Cities of Mystery
- Rules required: AD&D
- Character levels: NA
- Campaign setting: Forgotten Realms
- Authors: Jean Rabe
- First published: 1989

Linked modules
- FR1 FR2 FR3 FR4 FR5 FR6 FR7 FR8 FR9 FR10 FR11 FR12 FR13 FR14 FR15 FR16

= Cities of Mystery =

Tabletop role-playing game accessory

Cities of Mystery is an accessory for the Advanced Dungeons & Dragons fantasy role-playing game. It is a system for designing urban adventure settings, written by Jean Rabe and published by TSR in 1989. Along with a book and maps, the box set contains 33 full-color card stock model buildings. The book received mixed reviews from Dragon magazine, although the 3-D buildings and fold-out street layouts were highly praised.

==Contents==
Cities of Mystery describes a city in a fantasy setting, and includes adventure scenario ideas, descriptions of significant non-player characters, two large maps and enough cardstock fold-together buildings to construct a city block.

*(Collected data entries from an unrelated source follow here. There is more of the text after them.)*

$ cat src/design/nhc_pkg.sv
// constants, types and step encoding for the nand host command controller
// assumes a 50 MHz clock and one nand device on an 8-bit shared i/o bus
`default_nettype none
package nhc_pkg;
	// timing, each figure in ns then the cycle count; the sync latency in cycles only
	localparam int CLK_PERIOD_NS = 20;
	localparam int STROBE_NS = 25;
	localparam int STROBE_CYC = (STROBE_NS + CLK_PERIOD_NS - 1) / CLK_PERIOD_NS;
	localparam int WHR_NS = 60;
	localparam int WHR_CYC = (WHR_NS + CLK_PERIOD_NS - 1) / CLK_PERIOD_NS;
	localparam int WB_NS = 100;
	localparam int WB_CYC = (WB_NS + CLK_PERIOD_NS - 1) / CLK_PERIOD_NS;
	localparam int SYNC_LAT = 3;
	// register byte offsets
	localparam logic [7:0] ADR_CTRL = 8'h00;
	localparam logic [7:0] ADR_CMD = 8'h04;
	localparam logic [7:0] ADR_STAT = 8'h08;
	localparam logic [7:0] ADR_DATA0 = 8'h0c;
	localparam logic [7:0] ADR_DATA1 = 8'h10;
	localparam logic [7:0] ADR_SRC_ROW = 8'h14;
	localparam logic [7:0] ADR_DST_ROW = 8'h18;
	// field positions and reset values
	localparam int CTRL_WPN_BIT = 0;
	localparam logic CTRL_WPN_RST = 1'b0;
	localparam int STAT_BUSY_BIT = 0;
	localparam int STAT_REFUSED_BIT = 1;
	localparam int STAT_RDY_BIT = 2;
	localparam int STAT_INIT_BIT = 3;
	localparam int STAT_PFV_BIT = 4;
	localparam int STAT_SMODE_BIT = 5;
	localparam int SB_RDY_A = 5;
	localparam int SB_RDY_B = 6;
	localparam int ROW_DISTRICT_BIT = 6;
	localparam int ROW_W = 24;
	localparam logic [ROW_W-1:0] ROW_RST = 24'h000000;
	localparam int RBUF_N = 5;
	localparam int STEPS = 9;
	// nand command codes and address bytes
	localparam logic [7:0] NC_RESET = 8'hff;
	localparam logic [7:0] NC_STATUS = 8'h70;
	localparam logic [7:0] NC_ID = 8'h90;
	localparam logic [7:0] NC_ID_ADDR = 8'h00;
	localparam logic [7:0] NC_ECC_STATUS = 8'h7a;
	localparam logic [7:0] NC_READ = 8'h00;
	localparam logic [7:0] NC_CB_READ = 8'h35;
	localparam logic [7:0] NC_CB_IN = 8'h85;
	localparam logic [7:0] NC_PROG_GO = 8'h10;
	localparam logic [7:0] COL_ZERO = 8'h00;

	typedef enum logic [2:0] {
		OP_NONE = 3'h0, OP_RESET = 3'h1, OP_STATUS = 3'h2, OP_ID = 3'h3,
		OP_ECC = 3'h4, OP_RESUME = 3'h5, OP_CB_READ = 3'h6, OP_CB_PROG = 3'h7
	} nhc_op_t;

	typedef enum logic [2:0] {
		K_CMD = 3'h0, K_ADDR = 3'h1, K_DLY = 3'h2, K_READ = 3'h3, K_WRB = 3'h4, K_END = 3'h5
	} nhc_kind_t;

	typedef struct packed {
		nhc_kind_t kind;
		logic [7:0] val;
	} nhc_step_t;

	typedef struct packed {
		logic ce_n;
		logic cle;
		logic ale;
		logic we_n;
		logic read_strobe_n;
		logic wp_n;
		logic io_oe;
		logic [7:0] io_o;
	} nhc_pins_t;
endpackage
`default_nettype wire

$ cat src/design/nhc_sync.sv
// three-stage input synchroniser with agreement filter
// assumes inputs are asynchronous pins; output changes when stages two and three agree
`default_nettype none
module nhc_sync #(
	parameter int W = 1
) (
	input wire logic clk_i,
	input wire logic rst_i,
	input wire logic [W-1:0] d_i,
	output logic [W-1:0] q_o
);
	logic [W-1:0] s1_q;
	logic [W-1:0] s2_q;
	logic [W-1:0] s3_q;

	generate
		if (W < 1) begin : g_chk
			$error("nhc_sync width must be at least one");
		end
	endgenerate

	// s1 feeds only s2, to keep metastability off any logic
	always_ff @(posedge clk_i) begin
		if (rst_i) begin
			s1_q <= '0;
			s2_q <= '0;
			s3_q <= '0;
			q_o <= '0;
		end else begin
			s1_q <= d_i;
			s2_q <= s1_q;
			s3_q <= s2_q;
			if (s2_q == s3_q) begin
				q_o <= s3_q;
			end
		end
	end
endmodule
`default_nettype wire

$ cat src/design/nhc_top.sv
// nand host command controller: reset, status, id, ecc status, read resume, copy-back
// assumes a classic wishbone master on the register side and one nand device on the pins
//
// Chosen here: the Wishbone interface to the registers and the placing of the registers.
`default_nettype none
module nhc_top #(
	parameter int STROBE = nhc_pkg::STROBE_CYC,
	parameter int WHR = nhc_pkg::WHR_CYC,
	parameter int TWB = nhc_pkg::WB_CYC
) (
	input wire logic clk_i,
	input wire logic rst_i,
	input wire logic wb_cyc_i,
	input wire logic wb_stb_i,
	input wire logic wb_we_i,
	input wire logic [7:0] wb_adr_i,
	input wire logic [3:0] wb_sel_i,
	input wire logic [31:0] wb_dat_i,
	output logic [31:0] wb_dat_o,
	output logic wb_ack_o,
	output nhc_pkg::nhc_pins_t pins_o,
	input wire logic [7:0] io_i,
	input wire logic ready_busy_n_i
);
	import nhc_pkg::*;
	typedef enum logic [4:0] {
		ST_IDLE = 5'b00001, ST_NEXT = 5'b00010, ST_LOW = 5'b00100, ST_HIGH = 5'b01000, ST_WAIT = 5'b10000
	} nhc_state_t;
	if (STROBE < 1 || STROBE + SYNC_LAT > 255 || WHR < 1 || WHR > 255 || TWB < 1 || TWB > 255) begin : g_chk
		$error("nhc_top timing counts out of range");
	end
	nhc_state_t state_q;
	nhc_step_t step_q [STEPS];
	logic [3:0] idx_q;
	logic [7:0] cnt_q, io_q, io_s;
	logic [2:0] rd_idx_q;
	logic [7:0] rbuf_q [RBUF_N];
	logic cle_q, ale_q, we_n_q, re_n_q, oe_q, ce_n_q, wpn_q;
	logic [ROW_W-1:0] src_row_q, dst_row_q, cb_row_q;
	logic cb_valid_q, smode_q, init_q, refused_q, ack_q;
	nhc_op_t last_op_q, req_op;
	logic [31:0] dat_q;
	nhc_step_t cur;
	logic rb_s, bus_wr, start_req, bad, start_ok, busy, pf_valid;
	nhc_sync #(.W(9)) u_sync (
		.clk_i(clk_i),
		.rst_i(rst_i),
		.d_i({ready_busy_n_i, io_i}),
		.q_o({rb_s, io_s})
	);
	// wishbone writes land on the edge where the master sees ack
	assign bus_wr = wb_cyc_i & wb_stb_i & wb_we_i & ack_q;
	assign req_op = nhc_op_t'(wb_dat_i[2:0]);
	assign start_req = bus_wr && wb_adr_i == ADR_CMD && wb_sel_i[0] && req_op != OP_NONE;
	assign busy = state_q != ST_IDLE;
	assign cur = step_q[idx_q];
	// refusal: busy, init window, copy-back program without a valid source or across districts, resume outside status mode
	assign bad = busy
		| (!init_q & req_op != OP_RESET & req_op != OP_STATUS)
		| (req_op == OP_CB_PROG & (!cb_valid_q
			| dst_row_q[ROW_DISTRICT_BIT] != cb_row_q[ROW_DISTRICT_BIT]))
		| (req_op == OP_RESUME & !smode_q);
	assign start_ok = start_req & !bad;
	// pass/fail only trusted when the captured status byte says ready
	assign pf_valid = last_op_q == OP_STATUS & rbuf_q[0][SB_RDY_A] & rbuf_q[0][SB_RDY_B];
	// step list per operation; a fixed script keeps the pin sequencer generic
	function automatic nhc_step_t step_of(input nhc_op_t op, input logic [3:0] i, input logic [ROW_W-1:0] row);
		nhc_step_t s;
		s = '{kind: K_END, val: 8'h00};
		case (op)
			OP_RESET: begin
				if (i == 4'h0) s = '{kind: K_CMD, val: NC_RESET};
				else if (i == 4'h1) s = '{kind: K_WRB, val: 8'h00};
			end
			OP_STATUS: begin
				if (i == 4'h0) s = '{kind: K_CMD, val: NC_STATUS};
				else if (i == 4'h1) s = '{kind: K_DLY, val: 8'h00};
				else if (i == 4'h2) s = '{kind: K_READ, val: 8'h00};
			end
			OP_ID: begin
				if (i == 4'h0) s = '{kind: K_CMD, val: NC_ID};
				else if (i == 4'h1) s = '{kind: K_ADDR, val: NC_ID_ADDR};
				else if (i == 4'h2) s = '{kind: K_DLY, val: 8'h00};
				else if (i < 4'h8) s = '{kind: K_READ, val: 8'h00};
			end
			OP_ECC: begin
				if (i == 4'h0) s = '{kind: K_CMD, val: NC_ECC_STATUS};
				else if (i == 4'h1) s = '{kind: K_DLY, val: 8'h00};
				else if (i < 4'h6) s = '{kind: K_READ, val: 8'h00};
			end
			OP_RESUME: if (i == 4'h0) s = '{kind: K_CMD, val: NC_READ};
			OP_CB_READ, OP_CB_PROG: begin
				if (i == 4'h0) s = '{kind: K_CMD, val: (op == OP_CB_READ) ? NC_READ : NC_CB_IN};
				else if (i < 4'h3) s = '{kind: K_ADDR, val: COL_ZERO};
				else if (i == 4'h3) s = '{kind: K_ADDR, val: row[7:0]};
				else if (i == 4'h4) s = '{kind: K_ADDR, val: row[15:8]};
				else if (i == 4'h5) s = '{kind: K_ADDR, val: row[23:16]};
				else if (i == 4'h6) s = '{kind: K_CMD, val: (op == OP_CB_READ) ? NC_CB_READ : NC_PROG_GO};
				else if (i == 4'h7) s = '{kind: K_WRB, val: 8'h00};
			end
			default: s = '{kind: K_END, val: 8'h00};
		endcase
		return s;
	endfunction
	// script storage, one entry per step; it reloads only on an accepted start
	for (genvar gi = 0; gi < STEPS; gi++) begin : g_step
		always_ff @(posedge clk_i) begin
			if (rst_i) step_q[gi] <= '{kind: K_END, val: 8'h00};
			else if (start_ok) step_q[gi] <= step_of(req_op, 4'(gi), (req_op == OP_CB_READ) ? src_row_q : dst_row_q);
		end
	end
	// pin sequencer: strobe low phase, high phase, waits
	always_ff @(posedge clk_i) begin
		if (rst_i) begin
			state_q <= ST_IDLE;
			idx_q <= 4'h0;
			cnt_q <= 8'h00;
			rd_idx_q <= 3'h0;
			cle_q <= 1'b0;
			ale_q <= 1'b0;
			we_n_q <= 1'b1;
			re_n_q <= 1'b1;
			oe_q <= 1'b0;
			io_q <= 8'h00;
			ce_n_q <= 1'b1;
			rbuf_q <= '{default: 8'h00};
		end else begin
			case (state_q)
				ST_IDLE: begin
					if (start_ok) begin
						idx_q <= 4'h0;
						rd_idx_q <= 3'h0;
						ce_n_q <= 1'b0;
						state_q <= ST_NEXT;
					end
				end
				ST_NEXT: begin
					case (cur.kind)
						K_CMD, K_ADDR: begin
							cle_q <= cur.kind == K_CMD;
							ale_q <= cur.kind == K_ADDR;
							oe_q <= 1'b1;
							io_q <= cur.val;
							we_n_q <= 1'b0;
							cnt_q <= 8'(STROBE - 1);
							state_q <= ST_LOW;
						end
						K_READ: begin
							re_n_q <= 1'b0;
							cnt_q <= 8'(STROBE + SYNC_LAT - 1); // pin data needs the sync latency
							state_q <= ST_LOW;
						end
						K_DLY: begin
							cnt_q <= 8'(WHR - 1);
							state_q <= ST_WAIT;
						end
						K_WRB: begin
							cnt_q <= 8'(TWB - 1); // busy may not show before twb
							state_q <= ST_WAIT;
						end
						default: begin
							ce_n_q <= 1'b1;
							state_q <= ST_IDLE;
						end
					endcase
				end
				ST_LOW: begin
					if (cnt_q == 8'h00) begin
						we_n_q <= 1'b1;
						if (!re_n_q) begin
							rbuf_q[rd_idx_q] <= io_s; // bytes stored in arrival order
							rd_idx_q <= rd_idx_q + 3'h1;
						end
						re_n_q <= 1'b1;
						cnt_q <= 8'(STROBE - 1);
						state_q <= ST_HIGH;
					end else begin
						cnt_q <= cnt_q - 8'h01;
					end
				end
				ST_HIGH: begin
					if (cnt_q == 8'h00) begin
						cle_q <= 1'b0;
						ale_q <= 1'b0;
						oe_q <= 1'b0;
						idx_q <= idx_q + 4'h1;
						state_q <= ST_NEXT;
					end else begin
						cnt_q <= cnt_q - 8'h01;
					end
				end
				ST_WAIT: begin
					if (cnt_q != 8'h00) begin
						cnt_q <= cnt_q - 8'h01;
					end else if (cur.kind != K_WRB || rb_s) begin
						idx_q <= idx_q + 4'h1;
						state_q <= ST_NEXT;
					end
				end
				default: state_q <= ST_IDLE;
			endcase
		end
	end
	// operation bookkeeping: status mode, copy-back source, init tracking
	always_ff @(posedge clk_i) begin
		if (rst_i) begin
			smode_q <= 1'b0;
			cb_valid_q <= 1'b0;
			cb_row_q <= ROW_RST;
			last_op_q <= OP_NONE;
			init_q <= 1'b0;
		end else begin
			if (rb_s && !busy) init_q <= 1'b1; // device left its power-on busy
			if (start_ok) begin
				last_op_q <= req_op;
				smode_q <= req_op == OP_STATUS;
				if (req_op == OP_CB_READ) begin
					cb_valid_q <= 1'b1;
					cb_row_q <= src_row_q;
				end else if (req_op == OP_RESET || req_op == OP_CB_PROG) begin
					cb_valid_q <= 1'b0;
				end
			end
		end
	end
	// refused flag: write one clears, a new refusal in the same cycle wins
	always_ff @(posedge clk_i) begin
		if (rst_i) refused_q <= 1'b0;
		else if (start_req && bad) refused_q <= 1'b1;
		else if (bus_wr && wb_adr_i == ADR_STAT && wb_sel_i[0] && wb_dat_i[STAT_REFUSED_BIT]) refused_q <= 1'b0;
	end
	// software registers with byte lanes
	always_ff @(posedge clk_i) begin
		if (rst_i) begin
			wpn_q <= CTRL_WPN_RST;
			src_row_q <= ROW_RST;
			dst_row_q <= ROW_RST;
		end else if (bus_wr) begin
			if (wb_adr_i == ADR_CTRL && wb_sel_i[0]) wpn_q <= wb_dat_i[CTRL_WPN_BIT];
			for (int b = 0; b < 3; b++) begin
				if (wb_sel_i[b] && wb_adr_i == ADR_SRC_ROW) src_row_q[b*8 +: 8] <= wb_dat_i[b*8 +: 8];
				if (wb_sel_i[b] && wb_adr_i == ADR_DST_ROW) dst_row_q[b*8 +: 8] <= wb_dat_i[b*8 +: 8];
			end
		end
	end
	// ack one cycle after the request, dropped the cycle after; unmapped reads zero
	always_ff @(posedge clk_i) begin
		if (rst_i) begin
			ack_q <= 1'b0;
			dat_q <= 32'h00000000;
		end else begin
			ack_q <= wb_cyc_i & wb_stb_i & !ack_q;
			case (wb_adr_i)
				ADR_CTRL: dat_q <= {31'h00000000, wpn_q};
				ADR_STAT: dat_q <= {16'h0000, rbuf_q[0], 2'b00, smode_q, pf_valid, init_q, rb_s, refused_q, busy};
				ADR_DATA0: dat_q <= {rbuf_q[3], rbuf_q[2], rbuf_q[1], rbuf_q[0]};
				ADR_DATA1: dat_q <= {24'h000000, rbuf_q[4]};
				ADR_SRC_ROW: dat_q <= {8'h00, src_row_q};
				ADR_DST_ROW: dat_q <= {8'h00, dst_row_q};
				default: dat_q <= 32'h00000000;
			endcase
		end
	end
	assign wb_ack_o = ack_q;
	assign wb_dat_o = dat_q;
	assign pins_o = '{ce_n: ce_n_q, cle: cle_q, ale: ale_q, we_n: we_n_q, read_strobe_n: re_n_q,
		wp_n: wpn_q, io_oe: oe_q, io_o: io_q};
	AST_COPYBACK_DISTRICT: assert property (@(posedge clk_i) disable iff (rst_i)
		(start_req && req_op == OP_CB_PROG && !busy && dst_row_q[ROW_DISTRICT_BIT] != cb_row_q[ROW_DISTRICT_BIT])
		|=> (state_q == ST_IDLE && refused_q)) else $error("copy-back across districts was started");
	AST_INIT_ONLY_RESET_STATUS: assert property (@(posedge clk_i) disable iff (rst_i)
		(start_req && !init_q && req_op == OP_ID) |=> (state_q == ST_IDLE && ce_n_q))
		else $error("id read started during initialization");
	AST_RESUME_NEEDS_STATUS: assert property (@(posedge clk_i) disable iff (rst_i)
		(start_req && !busy && req_op == OP_RESUME && !smode_q) |=> refused_q)
		else $error("resume accepted outside status mode");
	AST_STROBE_LOW_WIDTH: assert property (@(posedge clk_i) disable iff (rst_i)
		$fell(re_n_q) |=> !re_n_q [*4])
		else $error("read strobe low phase too short");
	AST_READ_BUS_RELEASED: assert property (@(posedge clk_i) disable iff (rst_i)
		!re_n_q |-> (!oe_q && !ce_n_q && we_n_q)) else $error("bus driven during read strobe");
	AST_WE_QUALIFIED: assert property (@(posedge clk_i) disable iff (rst_i)
		!we_n_q |-> (oe_q && (cle_q ^ ale_q) && !ce_n_q))
		else $error("write strobe without latch or data");
	AST_ID_FIVE_READS: assert property (@(posedge clk_i) disable iff (rst_i)
		($rose(ce_n_q) && last_op_q == OP_ID) |-> rd_idx_q == 3'h5) // ce_n rises as the sequencer goes idle
		else $error("id read did not take five bytes");
	AST_ECC_FOUR_READS: assert property (@(posedge clk_i) disable iff (rst_i)
		($rose(ce_n_q) && last_op_q == OP_ECC) |-> $past(rd_idx_q) == 3'h4)
		else $error("ecc status read did not take four bytes");
	AST_SMODE_HOLDS: assert property (@(posedge clk_i) disable iff (rst_i)
		(smode_q && !start_ok) |=> smode_q) else $error("status mode lost without a command");
	AST_ACK_ONE_CYCLE: assert property (@(posedge clk_i) disable iff (rst_i)
		wb_ack_o |=> !wb_ack_o) else $error("ack held longer than one cycle");
endmodule
`default_nettype wire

Cities of Mystery contains four accordion sections, with each section containing the punch-out sheets needed to assemble 7–9 buildings; the buildings are printed in color on heavy construction paper. The house pieces needed for construction are pre-cut, and the buildings depicted on the sheets represent a variety of types present during the Middle Ages. The kit also contains two large mats with different floor and street plans. Each layout mat has three different floor plans which represent well developed urban areas with buildings and stone avenues, courtyards with wells and fountains, and palace grounds with more open area than buildings. Also included is a 64-page booklet of urban background and adventures.

This supplement is a system for designing fantasy role-playing game urban adventure settings, with 25mm-scale, three-dimensional, full-color, glue-together buildings and full-color, fold-out street and building layouts included in the box. The urban setting scenarios employ the 3-D buildings and street layouts. The buildings include details such as chimneys, dormers, overhanging eaves, and little roof-ridgeline stands for character miniatures that must perch on peaked roofs.

==Publication history==
Cities of Mystery (FR8) was written by Jean Rabe, with a cover by Larry Elmore and building design by Dennis Kauth. It was published by TSR in 1989 as a boxed set with a 64-page book, cardstock sheets, and two large color maps. The set includes two full-color 22" × 34" displays, and 33 full-color card stock buildings.

==Reception==
Robert Bigelow reviewed Cities of Mystery for Dragon magazine #152 (December 1989). Bigelow gave the product a generally positive review, saying that the models would be a boon for players who use miniatures. He felt that the package should've included a greater diversity of building styles, and that the assembly instructions were unclear. Bigelow praised the included booklet as an introduction to city-based adventures, and noted that the models would combine well with other companies' products.

Ken Rolston reviewed Cities of Mystery for Dragon magazine #156 (April 1990). He thought that the product was not well connected to the Forgotten Realms campaign setting, and felt that most of the elements of the package were bland and would provide little value to most players. The one exception was the 3-D buildings and street layouts, which Rolston described as "remarkable", and said would be useful set-dressing or props, especially for fantasy themed miniature wargaming.